“Don’t Lose Faith” – Sevierville Man Battles COVID-19

“Don’t Lose Faith,” Says COVID-19 Survivor After 40 Days in Intensive Care Unit

One of the most difficult questions of the COVID-19 pandemic is why some patients get hit with the disease much harder than others. Both David Brewster, 46, of Sevierville and his 28-year-old son, also named David, tested positive for COVID-19 at the same time in the fall.

Dr Allen and David Brewster
Allen Smith, MD is glad to see his patient, David Brewster, well enough to leave the hospital after battling COVID-19.

“My oldest son and I work together. We both got tested and both of us were positive,” says Brewster. “He was back at work in 10 days. But I couldn’t even get into a chair without my oxygen dropping and my heart rate spiking. My oxygen level dropped down to 57 percent. I called an ambulance to come get me. I woke up on life support 21 days later.”

Brewster was taken to LeConte Medical Center, where he spent 40 days in the intensive care unit. Brewster’s wife and younger son also tested positive for the virus but did not have any severe complications.

Why do family members experience such different outcomes? Often the difference seems to be age-related – older people are more likely to have complications – and in Brewster’s case, a preexisting lung condition. He is a former coal miner and has lung scarring from a previous bout with pneumonia.

“If you have any pre-existing pulmonary illness, like asthma or emphysema, it is much more likely you’re going to have complications from COVID-19,” says Allen C. Smith, MD, vice-chief of staff and pulmonologist at LeConte, who treated Brewster.

Brewster received medications, therapies and breathing treatments for COVID-19. He also spent eight days in a special rotational bed to improve breathing. The large, padded, tube-like bed rotates ventilator patients every few hours from face-down (patients experiencing breathing issues often find relief lying on their stomachs) to face-up.

“In general, we try not to intubate a patient unless we have to with COVID-19,” says Dr. Smith. “In Mr. Brewster’s case, without it he would have died. If we don’t have a rotational bed available, we can manually move patients back and forth from their stomachs to their backs, to allow different parts of the lungs to recruit more air.”

Brewster counts himself as fortunate. He returned home 40 days later on his birthday.

“They made a big deal about it when I left the hospital,” he says. “They had doctors and nurses line the hall with balloons. I had a really good doctor. He walked me all the way to the car and wrote a prayer on my discharge papers. I’ve got a lot of respect for that man.”

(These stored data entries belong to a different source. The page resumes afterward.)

--- config.mk ---
export PLATFORM = sky130hd
export DESIGN_NAME = nlex_top
export DESIGN_NICKNAME = d
export VERILOG_FILES = /design/src/core/nlex_pkg.sv /design/src/core/nlex_ext_if.sv /design/src/core/nlex_extend.sv /design/src/core/nlex_top.sv
export SDC_FILE = /design/constraint.sdc
export NUM_CORES = 1
export LEC_CHECK = 0
export ABC_AREA = 1
export BUFFER_PORTS_ARGS = -buffer_cell sky130_fd_sc_hd__buf_2
export CAP_MARGIN = 10
export CORE_MARGIN = 3
export CORE_UTILIZATION = 50
export CTS_BUF_LIST = sky130_fd_sc_hd__clkbuf_4 sky130_fd_sc_hd__clkbuf_8
export DETAILED_ROUTE_END_ITERATION = 8
export HOLD_SLACK_MARGIN = 0.05
export PLACE_DENSITY = 0.77
export REMOVE_ABC_BUFFERS = 1
export SETUP_SLACK_MARGIN = 0.02
export SLEW_MARGIN = 20
export SYNTH_ARGS = -nofsm -noshare
export SYNTH_HDL_FRONTEND = slang
export SYNTH_SLANG_ARGS = --single-unit
--- constraint.sdc ---
create_clock -name CLOCK -period 2.3 [get_ports CLOCK]
set_input_delay 0.115 -clock CLOCK [delete_from_list [all_inputs] [get_ports CLOCK]]
set_output_delay 0.115 -clock CLOCK [all_outputs]
set_load 0.01 [all_outputs]
--- src/design/sbs_pkg.sv ---
// ****************************************************************
// Shared constants and types
// ****************************************************************
package sbs_pkg;
	localparam int ADDR_W = 20;
	localparam int LANES = 4;
	localparam int LANE_W = 9;
	localparam int DATA_W = LANES * LANE_W;
	localparam int BEAT_W = 2;
	localparam int FIRST_BEAT_CYCLES = 2;
	localparam int NEXT_BEAT_CYCLES = 1;
	localparam logic [BEAT_W-1:0] BEAT_RST = 2'h0;
	localparam logic [LANES-1:0] LANES_NONE = 4'h0;
	localparam logic [LANES-1:0] LANES_ALL = 4'hf;
	localparam logic MODE_LINEAR = 1'b0;
	localparam logic MODE_INTERLEAVED = 1'b1;

	typedef enum logic [2:0] {
		ACC_IDLE = 3'b001,
		ACC_READ = 3'b010,
		ACC_WRITE = 3'b100
	} sbs_acc_e;

	// Lane enables from the write controls, all lanes on a global write
	function automatic logic [LANES-1:0] sbs_lane_we(
		input logic gw_n,
		input logic bwe_n,
		input logic [LANES-1:0] bw_n
	);
		if (!gw_n) begin
			return LANES_ALL;
		end else if (!bwe_n) begin
			return ~bw_n;
		end
		return LANES_NONE;
	endfunction : sbs_lane_we
endpackage : sbs_pkg

--- src/design/sbs_ctr_if.sv ---
`timescale 1ns/1ps
`default_nettype none
// ****************************************************************
// Link between the access logic and the burst counter
// ****************************************************************
interface sbs_ctr_if;
	import sbs_pkg::*;
	logic load;
	logic step;
	logic mode;
	logic [BEAT_W-1:0] start;
	logic [BEAT_W-1:0] low;
	modport ctl (output load, output step, output mode, output start,
		input low);
	modport ctr (input load, input step, input mode, input start,
		output low);
endinterface : sbs_ctr_if
`default_nettype wire

--- src/design/sbs_burst_ctr.sv ---
`timescale 1ns/1ps
`default_nettype none
// ****************************************************************
// Two-bit burst counter
// ****************************************************************
module sbs_burst_ctr
	import sbs_pkg::*;
(
	input wire logic clk_sys,
	input wire logic reset,
	sbs_ctr_if.ctr ctr
);
	typedef struct packed {
		logic [BEAT_W-1:0] start;
		logic [BEAT_W-1:0] beat;
		logic [BEAT_W-1:0] low;
		logic mode;
	} sbs_ctr_s;

	sbs_ctr_s st_q;
	sbs_ctr_s st_d;

	// Load takes the start value, step moves one beat and wraps at four
	always_comb begin
		st_d = st_q;
		if (ctr.load) begin
			st_d.start = ctr.start;
			st_d.beat = BEAT_RST;
			st_d.mode = ctr.mode;
		end else if (ctr.step) begin
			st_d.beat = st_q.beat + 2'h1;
		end
		// Order chosen by the mode level kept with the burst
		if (st_d.mode == MODE_INTERLEAVED) begin
			st_d.low = st_d.start ^ st_d.beat;
		end else begin
			st_d.low = st_d.start + st_d.beat;
		end
	end

	always_ff @(posedge clk_sys or posedge reset) begin
		if (reset) begin
			st_q <= '0;
		end else begin
			st_q <= st_d;
		end
	end

	assign ctr.low = st_q.low;
endmodule : sbs_burst_ctr
`default_nettype wire

--- src/design/sync_burst_sram_interface.sv ---
`timescale 1ns/1ps
`default_nettype none
// Summary of operation
// - Mode high interleaved, low linear order
// - Counter loads first address, makes the rest
// - Capture address only when a strobe active
// - Advance input alone steps the burst
// - All synchronous inputs registered on rising edge
// - Output enable and sleep act without clock
// - Burst timing two, one, one, one clocks
// - Processor strobe ignored while chip select high
// - Global write low writes every byte
// - Byte writes need gate and lane select
// - Counter steps when advance sampled low
module sync_burst_sram_interface
	import sbs_pkg::*;
(
	input wire logic clk_sys,
	input wire logic reset,
	input wire logic [ADDR_W-1:0] addr,
	input wire logic [DATA_W-1:0] wdata,
	input wire logic processor_addr_strobe_n,
	input wire logic controller_addr_strobe_n,
	input wire logic burst_advance_n,
	input wire logic primary_chip_select_n,
	input wire logic depth_chip_select_high,
	input wire logic depth_chip_select_low_n,
	input wire logic [LANES-1:0] byte_lane_write_select_n,
	input wire logic byte_write_gate_n,
	input wire logic global_write_all_n,
	input wire logic burst_mode,
	input wire logic output_enable_n,
	input wire logic sleep_request,
	output logic [ADDR_W-1:0] mem_addr,
	output logic [DATA_W-1:0] mem_wdata,
	output logic [LANES-1:0] mem_lane_we,
	output logic mem_read,
	output logic dq_oe,
	output logic sleep_active
);
	// ****************************************************************
	// State
	// ****************************************************************
	typedef struct packed {
		logic [ADDR_W-1:0] addr;
		logic [DATA_W-1:0] wdata;
		logic ap_n;
		logic ac_n;
		logic adv_n;
		logic ce1_n;
		logic ce2;
		logic ce3_n;
		logic [LANES-1:0] bw_n;
		logic bwe_n;
		logic gw_n;
		logic mode;
	} sbs_in_s;

	typedef struct packed {
		sbs_in_s pin;
		logic sel;
		logic [ADDR_W-1:BEAT_W] base;
		sbs_acc_e acc;
		logic [DATA_W-1:0] wdata;
		logic [LANES-1:0] we;
	} sbs_state_s;

	sbs_state_s st_q;
	sbs_state_s st_d;

	sbs_ctr_if ctr_if ();

	logic ads_p_go;
	logic ads_c_go;
	logic load;
	logic chip_hit;
	logic [LANES-1:0] wr_lanes;

	// ****************************************************************
	// Decode of the registered pins
	// ****************************************************************
	// Strobes are judged on the registered copies so every decision but the sleep gate
	// sits one full cycle behind the pins, giving the fixed first beat
	always_comb begin
		ads_p_go = !st_q.pin.ap_n && !st_q.pin.ce1_n;
		ads_c_go = !st_q.pin.ac_n;
		load = (ads_p_go || ads_c_go) && !sleep_request;
		chip_hit = !st_q.pin.ce1_n && st_q.pin.ce2 && !st_q.pin.ce3_n;
		wr_lanes = sbs_lane_we(st_q.pin.gw_n, st_q.pin.bwe_n,
			st_q.pin.bw_n);
	end

	// Counter control: load on a strobe, step only on advance
	always_comb begin
		ctr_if.load = load && chip_hit;
		ctr_if.step = !load && st_q.sel && !st_q.pin.adv_n;
		ctr_if.start = st_q.pin.addr[BEAT_W-1:0];
		ctr_if.mode = st_q.pin.mode;
	end

	sbs_burst_ctr u_ctr (
		.clk_sys(clk_sys),
		.reset(reset),
		.ctr(ctr_if.ctr)
	);

	// ****************************************************************
	// Next state
	// ****************************************************************
	always_comb begin
		st_d = st_q;
		// Every synchronous pin goes through the input register
		st_d.pin.addr = addr;
		st_d.pin.wdata = wdata;
		st_d.pin.ap_n = processor_addr_strobe_n;
		st_d.pin.ac_n = controller_addr_strobe_n;
		st_d.pin.adv_n = burst_advance_n;
		st_d.pin.ce1_n = primary_chip_select_n;
		st_d.pin.ce2 = depth_chip_select_high;
		st_d.pin.ce3_n = depth_chip_select_low_n;
		st_d.pin.bw_n = byte_lane_write_select_n;
		st_d.pin.bwe_n = byte_write_gate_n;
		st_d.pin.gw_n = global_write_all_n;
		st_d.pin.mode = burst_mode;
		st_d.wdata = st_q.pin.wdata;
		st_d.acc = ACC_IDLE;
		if (sleep_request) begin
			// Sleep drops the selection, a new strobe is needed after
			st_d.sel = 1'b0;
		end else if (load) begin
			st_d.sel = chip_hit;
			if (chip_hit) begin
				st_d.base = st_q.pin.addr[ADDR_W-1:BEAT_W];
				// Processor-strobe cycles always read; writes follow later
				if (ads_p_go || wr_lanes == LANES_NONE) begin
					st_d.acc = ACC_READ;
				end else begin
					st_d.acc = ACC_WRITE;
				end
			end
		end else if (st_q.sel) begin
			if (wr_lanes != LANES_NONE) begin
				st_d.acc = ACC_WRITE;
			end else if (!st_q.pin.adv_n) begin
				st_d.acc = ACC_READ;
			end
		end
		if (st_d.acc == ACC_WRITE) begin
			st_d.we = wr_lanes;
		end else begin
			st_d.we = LANES_NONE;
		end
	end

	always_ff @(posedge clk_sys or posedge reset) begin
		if (reset) begin
			st_q <= '0;
			st_q.acc <= ACC_IDLE;
		end else begin
			st_q <= st_d;
		end
	end

	// ****************************************************************
	// Outputs
	// ****************************************************************
	assign mem_addr = {st_q.base, ctr_if.low};
	assign mem_wdata = st_q.wdata;
	assign mem_lane_we = st_q.we;
	assign mem_read = (st_q.acc == ACC_READ);
	// Drive enable and sleep bypass the clock by intent
	assign dq_oe = !output_enable_n && mem_read && !sleep_request;
	assign sleep_active = sleep_request;
endmodule : sync_burst_sram_interface
`default_nettype wire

Once at home, Brewster still faced recovery time. “After 40 days in a bed, I had to go through physical therapy. I had to learn to walk again, use the bathroom again. It’s been a journey, that’s for sure,” he says. “A lot of people think COVID is a joke. This is ten times worse than any pneumonia you’ve ever had. It’s real and people need to realize that.

“My advice would be to just pray. And don’t lose your faith; that’s the only way I think I was healed. I had so many people supporting and praying for me. And LeConte Medical Center was a real good hospital. I’d give it a ‘10.’ They took good care of me,” says Brewster.